SEIAQRDT model for the spread of novel coronavirus (COVID-19): A case study in India.

Abstract

COVID-19 is a global pandemic declared by WHO. This pandemic requires the execution of planned control strategies, incorporating quarantine, self-isolation, and tracing of asymptomatic cases. Mathematical modeling is one of the prominent techniques for predicting and controlling the spread of COVID-19. The predictions of earlier proposed epidemiological models (e.g. SIR, SEIR, SIRD, SEIRD, etc.) are not much accurate due to lack of consideration for transmission of the epidemic during the latent period. Moreover, it is important to classify infected individuals to control this pandemic.
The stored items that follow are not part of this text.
===== src/rtl/hpe_pkg.sv =====
`timescale 1ns / 1ps
// Shared constants, stage structs and saturation helper for the Horner evaluator.
// No dependencies; imported by every module under rtl/.
package hpe_pkg;

    localparam int DEGREE      = 7;
    localparam int FRAC_BITS   = 16;
    localparam int DATA_W      = 32;
    localparam int PROD_W      = 2 * DATA_W;
    localparam int NUM_COEFFS  = 8;
    localparam int CFG_IDX_W   = $clog2(NUM_COEFFS);

    // Half an LSB of the result, zero when there are no fraction bits.
    localparam logic signed [PROD_W-1:0] ROUND_K =
        PROD_W'((64'sd1 <<< FRAC_BITS) >>> 1);

    localparam logic signed [DATA_W-1:0] SAT_MAX = {1'b0, {(DATA_W-1){1'b1}}};
    localparam logic signed [DATA_W-1:0] SAT_MIN = {1'b1, {(DATA_W-1){1'b0}}};

    typedef logic [NUM_COEFFS-1:0][DATA_W-1:0] t_coeff_arr;

    // Running accumulator between Horner steps.
    typedef struct packed {
        logic                     valid;
        logic signed [DATA_W-1:0] acc;
        logic signed [DATA_W-1:0] x;
        logic                     ovf;
    } t_acc_stage;

    // Full product after the multiplier register.
    typedef struct packed {
        logic                     valid;
        logic signed [PROD_W-1:0] prod;
        logic signed [DATA_W-1:0] x;
        logic                     ovf;
    } t_prod_stage;

    typedef struct packed {
        logic signed [DATA_W-1:0] val;
        logic                     ovf;
    } t_sat;

    // Clamp a wide signed value to DATA_W bits.
    function automatic t_sat sat_wide(input logic signed [PROD_W-1:0] v);
        t_sat res;
        logic in_range;
        in_range = (&v[PROD_W-1:DATA_W-1]) || (~|v[PROD_W-1:DATA_W-1]);
        res.ovf  = ~in_range;
        if (in_range) begin
            res.val = v[DATA_W-1:0];
        end else if (v[PROD_W-1]) begin
            res.val = SAT_MIN;
        end else begin
            res.val = SAT_MAX;
        end
        return res;
    endfunction

endpackage
### src/rtl/core/nearest_marker_distance_top_defines.svh
// assertion macros shared by the nearest marker distance modules
`ifndef NEAREST_MARKER_DISTANCE_TOP_DEFINES_SVH
`define NEAREST_MARKER_DISTANCE_TOP_DEFINES_SVH

// same-cycle implication, checked on clk outside reset
`define NMD_ASSERT_NOW(label, ante, cons, msg) \
  label: assert property (@(posedge clk) disable iff (rst) (ante) |-> (cons)) \
    else $error(msg);

// next-cycle implication, checked on clk outside reset
`define NMD_ASSERT_NEXT(label, ante, cons, msg) \
  label: assert property (@(posedge clk) disable iff (rst) (ante) |=> (cons)) \
    else $error(msg);

`endif

### src/rtl/core/nmd_pkg.sv
// shared constants and controller/datapath types for the nearest marker distance block
package nmd_pkg;

  localparam int MAX_LEN = 64;
  localparam int ADDR_W  = $clog2(MAX_LEN);
  localparam int CNT_W   = $clog2(MAX_LEN + 1);
  localparam int DIST_W  = 7;
  localparam int CHAR_W  = 8;
  localparam int DATA_W  = 32;
  localparam int PADDR_W = 3;

  localparam logic [DIST_W-1:0] NO_MARK   = 7'd127;
  localparam logic [DIST_W-1:0] SINCE_MAX = 7'd126;

  localparam logic [PADDR_W-3:0] REG_MARKER = 1'b0;

  typedef struct packed {
    logic accept;
    logic back_rd;
    logic back_wr;
    logic emit_rd;
    logic emit_ld;
  } nmd_cmd_t;

  typedef struct packed {
    logic idx_zero;
    logic idx_final;
    logic out_free;
  } nmd_sts_t;

endpackage

### src/rtl/core/nmd_ram.sv
// generic single-write, single-read ram with registered read data
module nmd_ram #(
  parameter int WIDTH = 8,
  parameter int DEPTH = 64
) (
  input  logic                     clk,
  input  logic                     we,
  input  logic [$clog2(DEPTH)-1:0] waddr,
  input  logic [WIDTH-1:0]         wdata,
  input  logic                     re,
  input  logic [$clog2(DEPTH)-1:0] raddr,
  output logic [WIDTH-1:0]         rdata
);

  logic [WIDTH-1:0] mem [DEPTH];

  always_ff @(posedge clk) begin
    if (we) begin
      mem[waddr] <= wdata;
    end
    if (re) begin
      rdata <= mem[raddr];
    end
  end

endmodule

### src/rtl/core/nmd_regs.sv
// apb configuration register holding the marker character
module nmd_regs
  import nmd_pkg::*;
(
  input  logic               clk,
  input  logic               rst,
  input  logic               psel,
  input  logic               penable,
  input  logic               pwrite,
  input  logic [PADDR_W-1:0] paddr,
  input  logic [DATA_W-1:0]  pwdata,
  output logic [DATA_W-1:0]  prdata,
  output logic               pready,
  output logic [CHAR_W-1:0]  marker_char
);

  logic hit;

  assign hit    = (paddr[PADDR_W-1:2] == REG_MARKER);
  assign pready = 1'b1;
  assign prdata = hit ? DATA_W'(marker_char) : '0;

  always_ff @(posedge clk) begin
    if (rst) begin
      marker_char <= '0;
    end else if (psel && penable && pwrite && pready && hit) begin
      marker_char <= pwdata[CHAR_W-1:0];
    end
  end

endmodule

### src/rtl/core/nmd_ctrl.sv
// controller state machine: load, backward pass and emission sequencing
`include "nearest_marker_distance_top_defines.svh"

module nmd_ctrl
  import nmd_pkg::*;
(
  input  logic     clk,
  input  logic     rst,
  input  logic     char_valid,
  input  logic     is_last,
  output logic     char_stall,
  output nmd_cmd_t cmd,
  input  nmd_sts_t sts
);

  typedef enum logic [4:0] {
    ST_LOAD    = 5'b00001,
    ST_BACK_RD = 5'b00010,
    ST_BACK_WR = 5'b00100,
    ST_EMIT_RD = 5'b01000,
    ST_EMIT_LD = 5'b10000
  } state_t;

  state_t state;
  state_t state_next;

  assign char_stall  = (state != ST_LOAD);
  assign cmd.accept  = (state == ST_LOAD) && char_valid;
  assign cmd.back_rd = (state == ST_BACK_RD);
  assign cmd.back_wr = (state == ST_BACK_WR);
  assign cmd.emit_rd = (state == ST_EMIT_RD);
  assign cmd.emit_ld = (state == ST_EMIT_LD) && sts.out_free;

  always_comb begin
    state_next = state;
    unique case (state)
      ST_LOAD: begin
        if (char_valid && is_last) begin
          state_next = ST_BACK_RD;
        end
      end
      ST_BACK_RD: begin
        state_next = ST_BACK_WR;
      end
      ST_BACK_WR: begin
        state_next = sts.idx_zero ? ST_EMIT_RD : ST_BACK_RD;
      end
      ST_EMIT_RD: begin
        state_next = ST_EMIT_LD;
      end
      ST_EMIT_LD: begin
        if (sts.out_free) begin
          state_next = sts.idx_final ? ST_LOAD : ST_EMIT_RD;
        end
      end
      default: begin
        state_next = ST_LOAD;
      end
    endcase
  end

  always_ff @(posedge clk) begin
    if (rst) begin
      state <= ST_LOAD;
    end else begin
      state <= state_next;
    end
  end

  `NMD_ASSERT_NEXT(a_last_starts_pass, cmd.accept && is_last, state == ST_BACK_RD, "final transaction did not start backward pass")
  `NMD_ASSERT_NEXT(a_pass_ends_at_zero, cmd.back_wr && sts.idx_zero, state == ST_EMIT_RD, "backward pass did not hand over to emission")
  `NMD_ASSERT_NEXT(a_emit_holds, (state == ST_EMIT_LD) && !sts.out_free, state == ST_EMIT_LD, "emission left while output busy")

endmodule

### src/rtl/core/nmd_datapath.sv
// datapath: left distance tracking, line store, backward minimum and result register
`include "nearest_marker_distance_top_defines.svh"

module nmd_datapath
  import nmd_pkg::*;
(
  input  logic              clk,
  input  logic              rst,
  input  nmd_cmd_t          cmd,
  output nmd_sts_t          sts,
  input  logic [CHAR_W-1:0] marker_char,
  input  logic [CHAR_W-1:0] char_in,
  input  logic              is_last,
  output logic              result_valid,
  input  logic              result_stall,
  output logic [DIST_W-1:0] distance,
  output logic              last_result,
  output logic              overflow
);

  logic [CNT_W-1:0]  stored_count;
  logic [DIST_W-1:0] since_marker;
  logic              marker_seen;
  logic              overflow_flag;
  logic [ADDR_W-1:0] idx;
  logic [DIST_W-1:0] right_dist;
  logic              right_seen;

  logic              has_room;
  logic              is_mark;
  logic              seen_next;
  logic [DIST_W-1:0] since_next;
  logic [CNT_W-1:0]  count_next;
  logic [DIST_W-1:0] left_val;

  logic              ram_we;
  logic [ADDR_W-1:0] ram_waddr;
  logic [DIST_W-1:0] ram_wdata;
  logic              ram_re;
  logic [DIST_W-1:0] ram_rdata;

  logic              right_seen_next;
  logic [DIST_W-1:0] right_next;
  logic [DIST_W-1:0] dist_val;

  // forward side
  assign has_room   = (stored_count < CNT_W'(MAX_LEN));
  assign is_mark    = (char_in == marker_char);
  assign seen_next  = marker_seen || is_mark;
  assign count_next = has_room ? stored_count + CNT_W'(1) : stored_count;

  always_comb begin
    since_next = since_marker;
    if (is_mark) begin
      since_next = '0;
    end else if (marker_seen && (since_marker < SINCE_MAX)) begin
      since_next = since_marker + DIST_W'(1);
    end
  end

  assign left_val = seen_next ? since_next : NO_MARK;

  // backward side
  always_comb begin
    right_seen_next = right_seen;
    right_next      = right_dist;
    if (ram_rdata == '0) begin
      right_seen_next = 1'b1;
      right_next      = '0;
    end else if (right_seen) begin
      right_next = right_dist + DIST_W'(1);
    end
  end

  always_comb begin
    if (!right_seen_next && (ram_rdata == NO_MARK)) begin
      dist_val = DIST_W'(idx) + DIST_W'(1);
    end else if (!right_seen_next) begin
      dist_val = ram_rdata;
    end else if ((ram_rdata == NO_MARK) || (right_next < ram_rdata)) begin
      dist_val = right_next;
    end else begin
      dist_val = ram_rdata;
    end
  end

  // line store, shared by the left distances and the final results
  assign ram_we    = (cmd.accept && has_room) || cmd.back_wr;
  assign ram_waddr = cmd.back_wr ? idx : stored_count[ADDR_W-1:0];
  assign ram_wdata = cmd.back_wr ? dist_val : left_val;
  assign ram_re    = cmd.back_rd || cmd.emit_rd;

  nmd_ram #(
    .WIDTH (DIST_W),
    .DEPTH (MAX_LEN)
  ) u_line_store (
    .clk   (clk),
    .we    (ram_we),
    .waddr (ram_waddr),
    .wdata (ram_wdata),
    .re    (ram_re),
    .raddr (idx),
    .rdata (ram_rdata)
  );

  assign sts.idx_zero  = (idx == '0);
  assign sts.idx_final = (idx == ADDR_W'(stored_count - CNT_W'(1)));
  assign sts.out_free  = !result_valid || !result_stall;

  always_ff @(posedge clk) begin
    if (rst) begin
      stored_count  <= '0;
      since_marker  <= '0;
      marker_seen   <= 1'b0;
      overflow_flag <= 1'b0;
    end else if (cmd.accept) begin
      if (has_room) begin
        since_marker <= since_next;
        marker_seen  <= seen_next;
        stored_count <= count_next;
      end else begin
        overflow_flag <= 1'b1;
      end
    end else if (cmd.emit_ld && sts.idx_final) begin
      stored_count  <= '0;
      since_marker  <= '0;
      marker_seen   <= 1'b0;
      overflow_flag <= 1'b0;
    end
  end

  always_ff @(posedge clk) begin
    if (cmd.accept && is_last) begin
      idx        <= ADDR_W'(count_next - CNT_W'(1));
      right_dist <= '0;
      right_seen <= 1'b0;
    end else if (cmd.back_wr) begin
      right_dist <= right_next;
      right_seen <= right_seen_next;
      if (idx != '0) begin
        idx <= idx - ADDR_W'(1);
      end
    end else if (cmd.emit_ld && !sts.idx_final) begin
      idx <= idx + ADDR_W'(1);
    end
  end

  // result register
  always_ff @(posedge clk) begin
    if (rst) begin
      result_valid <= 1'b0;
    end else if (cmd.emit_ld) begin
      result_valid <= 1'b1;
    end else if (!result_stall) begin
      result_valid <= 1'b0;
    end
  end

  always_ff @(posedge clk) begin
    if (cmd.emit_ld) begin
      distance    <= ram_rdata;
      last_result <= sts.idx_final;
      overflow    <= overflow_flag;
    end
  end

  `NMD_ASSERT_NOW(a_count_bound, 1'b1, stored_count <= CNT_W'(MAX_LEN), "stored count beyond line length")
  `NMD_ASSERT_NEXT(a_clear_after_final, cmd.emit_ld && sts.idx_final, stored_count == '0 && !overflow_flag && !marker_seen, "string state not cleared after final result")
  `NMD_ASSERT_NEXT(a_load_shows_result, cmd.emit_ld, result_valid, "loaded result not presented")

endmodule
==> config.mk <==
export PLATFORM = sky130hd
export DESIGN_NAME = crc_framed_packet_sender_retry_top
export DESIGN_NICKNAME = d
export VERILOG_FILES = /design/src/rtl/core/crcfps_pkg.sv /design/src/rtl/core/crcfps_cfg_regs.sv /design/src/rtl/core/crcfps_store.sv /design/src/rtl/core/crcfps_seq.sv /design/src/rtl/core/crc_framed_packet_sender_retry_top.sv
export SDC_FILE = /design/constraint.sdc
export NUM_CORES = 1
export LEC_CHECK = 0
export ABC_AREA = 1
export BUFFER_PORTS_ARGS = -buffer_cell sky130_fd_sc_hd__buf_2
export CAP_MARGIN = 40
export CORE_MARGIN = 3
export CORE_UTILIZATION = 35
export DETAILED_ROUTE_END_ITERATION = 7
export HOLD_SLACK_MARGIN = 0.02
export PLACE_DENSITY = 0.51
export SYNTH_ARGS = -nofsm -noshare
export SYNTH_HDL_FRONTEND = slang
export SYNTH_SLANG_ARGS = --single-unit
==> constraint.sdc <==
create_clock -name clk -period 3.1 [get_ports clk]
set_clock_uncertainty 0.1 [all_clocks]
set_input_delay 0.155 -clock clk [delete_from_list [all_inputs] [get_ports clk]]
set_output_delay 0.155 -clock clk [all_outputs]
set_load 0.005 [all_outputs]
===== src/design/backtracking_maze_generator.sv =====
// channel | dir | handshake          | payload
// --------+-----+--------------------+-----------------------------------------
// s       | in  | s_tvalid/s_tready  | s_tuser: req_type; s_tdata: direction,
//         |     |                    |   read_row, read_col
// m       | out | m_tvalid/m_tready  | m_tdata: door_bits, moved, maze_done
// cfg     | in  | cfg_we             | cfg_index, cfg_data (grid_rows, grid_cols)
//
// One request at a time. A draw that moves then scans the neighbors of
// the new cell one direction at a time, popping the path stack while
// backtracking. Reset and every start run a clear sweep of the door
// store, one cell a cycle, with s_tready low.
// The result sits in an output register; a stalled m side holds the next
// result back but not the acceptance of the next beat.
module backtracking_maze_generator import bmg_pkg::*; #(
	parameter int MAX_ROWS    = 16,
	parameter int MAX_COLS    = 16,
	parameter int STACK_DEPTH = 256
) (
	input  logic             clk,
	input  logic             arst_n,
	input  logic             s_tvalid,
	output logic             s_tready,
	input  logic [15:0]      s_tdata,   // direction[1:0], read_row[5:2], read_col[9:6]
	input  logic [1:0]       s_tuser,   // req_type[1:0]
	output logic             m_tvalid,
	input  logic             m_tready,
	output logic [7:0]       m_tdata,   // door_bits[3:0], moved[4], maze_done[5]
	input  logic             cfg_we,
	input  logic             cfg_index,
	input  logic [CFG_W-1:0] cfg_data
);

	cmd_t cmd;
	sts_t sts;

	bmg_ctrl u_ctrl (
		.clk      (clk),
		.arst_n   (arst_n),
		.s_tvalid (s_tvalid),
		.s_tready (s_tready),
		.sts      (sts),
		.cmd      (cmd)
	);

	bmg_dpath #(
		.MAX_ROWS    (MAX_ROWS),
		.MAX_COLS    (MAX_COLS),
		.STACK_DEPTH (STACK_DEPTH)
	) u_dpath (
		.clk       (clk),
		.arst_n    (arst_n),
		.cmd       (cmd),
		.sts       (sts),
		.s_tdata   (s_tdata),
		.s_tuser   (s_tuser),
		.m_tvalid  (m_tvalid),
		.m_tready  (m_tready),
		.m_tdata   (m_tdata),
		.cfg_we    (cfg_we),
		.cfg_index (cfg_index),
		.cfg_data  (cfg_data)
	);

endmodule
Therefore, a new mathematical model is proposed to incorporate infected individuals based on whether they have symptoms or not. This model forecasts the number of cases more accurately, which may help in better planning of control strategies. The model consists of eight compartments: susceptible (S), exposed (E), infected (I), asymptomatic (A), quarantined (Q), recovered (R), deaths (D), and insusceptible (T), accumulatively named as SEIAQRDT. This model is employed to predict the pandemic results for India and its majorly affected states. The estimated number of cases using the SEIAQRDT model is compared with SIRD, SEIR, and LSTM models. The relative error square analysis is used to verify the accuracy of the proposed model. The simulation is done on real datasets and results show the effectiveness of the proposed approach. These results may help the government and individuals to make the planning in this pandemic situation.